Sunday, November 1, 2009

Minor obsessions that will make you think I am a weirdo

My friend recently posted on her blog about the numerous forms of social dickery out there. I agreed with every single one, especially the one about people occupying the aisle seat of the bus (or train, in my case) when the seat next to them remains free of a commuter's backside. On many occasions, I have observed people standing in the aisles whilst this abominable conduct is being perpetrated. These people are clearly too polite for their own good to ask that the seat be yielded up to them - I guess they must be worried about the repercussions if Norma has to interrupt her reading of That's Life magazine, or Scotty has to divert his attention away from his portable DVD player, in order to be slightly inconvenienced for, oh, about 30 seconds. I outraged at this practice in particular when, recently, I was clearly less able-bodied than most people after a shoulder injury. You'd think a big fat blue sling would be enough of a visual cue to even the most glassy-eyed of commuters, yet still I had to ask people "if they minded" if I usurped their spot on the blue vinyl, even after throwing a few over-egged grimaces of pain their way for theatrical effect. Consequently, I have sometimes waged an anti-anti-social behaviour crusade against my fellow commuters, where I have been known to deliberately ask a person sitting in the aisle seat to move over or let me in, even if there might be a more accesible seat where a more considerate fellow citizen has taken the window seat. It's sometimes to the detriment of my own comfort but hey, I'm taking this one on the chin - I'm hoping to re-grease the wheels of mutual cooperation and politeness. Ok, yes, I admit it - I am going to be a painful senior citizen. Someone please lock me up once I turn 65.

Anyway, that was meant to just be an intro to my post which clearly turned into a diseased rant. My intended post is on a form of social dickery and an embarassing moment that recently occurred. For all parties involved, there was probably an element of karma at play.

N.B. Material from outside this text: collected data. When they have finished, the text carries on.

==> src/sv/ksr_ctrl.sv <==
// ----------------------------------------------------------------------------
// Key slot router controller
// Sequences the clearing pass, input acceptance and the map lookup cycle.
// ----------------------------------------------------------------------------
`include "assert_macros.svh"

module ksr_ctrl (
    input  logic               i_clk,
    input  logic               i_rst_n,
    input  logic               i_in_valid,
    input  logic [1:0]         i_in_func,
    input  logic               i_in_last,
    input  logic               i_out_ready,
    input  ksr_pkg::t_dp_sts   i_sts,
    output logic               o_in_ready,
    output ksr_pkg::t_ctrl_cmd o_cmd
);
    import ksr_pkg::*;

    typedef enum logic [1:0] {
        S_CLEAR  = 2'd0,
        S_RUN    = 2'd1,
        S_LOOKUP = 2'd2
    } t_state;

    t_state r_state;
    t_state n_state;
    logic   out_free;
    logic   accept;

    // Take a beat only when the output register is empty or drains this cycle.
    always_comb begin
        out_free   = !i_sts.out_valid || i_out_ready;
        o_in_ready = (r_state == S_RUN) && out_free;
        accept     = o_in_ready && i_in_valid;
    end

    // Decode the state and the accepted beat into datapath commands.
    always_comb begin
        o_cmd          = '0;
        o_cmd.clr_step = (r_state == S_CLEAR);
        o_cmd.lookup   = (r_state == S_LOOKUP);
        if (accept) begin
            unique case (i_in_func)
                FUNC_KEY: begin
                    o_cmd.byte_upd = 1'b1;
                    o_cmd.key_end  = i_in_last;
                end
                FUNC_QUERY: begin
                    o_cmd.query = 1'b1;
                end
                FUNC_MAP: begin
                    o_cmd.map_wr = 1'b1;
                end
                default: begin
                    // The unused kind is taken and dropped.
                end
            endcase
        end
    end

    // Next state.
    always_comb begin
        n_state = r_state;
        unique case (r_state)
            S_CLEAR: begin
                if (i_sts.clr_last) begin
                    n_state = S_RUN;
                end
            end
            S_RUN: begin
                if (o_cmd.key_end) begin
                    n_state = S_LOOKUP;
                end
            end
            S_LOOKUP: begin
                n_state = S_RUN;
            end
            default: begin
                n_state = S_CLEAR;
            end
        endcase
    end

    // State register.
    always_ff @(posedge i_clk) begin
        if (!i_rst_n) begin
            r_state <= S_CLEAR;
        end else begin
            r_state <= n_state;
        end
    end

    // The lookup takes exactly the cycle after the last key byte.
    `KSR_ASSERT(a_lookup_follows, i_clk, i_rst_n, (o_cmd.key_end |=> o_cmd.lookup), "lookup did not follow key end")
    `KSR_ASSERT(a_lookup_one_cycle, i_clk, i_rst_n, (r_state == S_LOOKUP |=> r_state == S_RUN), "lookup state held too long")

endmodule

I think this particular form of anti-social behaviour is peculiar to the corporate world, or at least to very tall buildings. In this ridiculous "time is money" world, no-one likes to wait for a lift and I too have sometimes internally sighed as yet another person gets in and we're stopping all stations up to my floor (the third-last). Equally, I have endangered life and limb and various shopping parcels by flinging them across the threshold of rapidly closing lift doors in order to hitch that ride. But my pet peeve is people that stare directly through you from the smug confines of the lift as you quicken your pace to it, knowing full well that you could probably make it if they were considerate enough to hold the door open. But no, clutching their vials of caffeine and overpriced friands, they can't even manage a feigned attempt to press the hold button, nor even an "oops I'm sorry I didn't see you there and now in my flustered panic of trying to do the right thing I've gone and pressed the wrong button byeeee".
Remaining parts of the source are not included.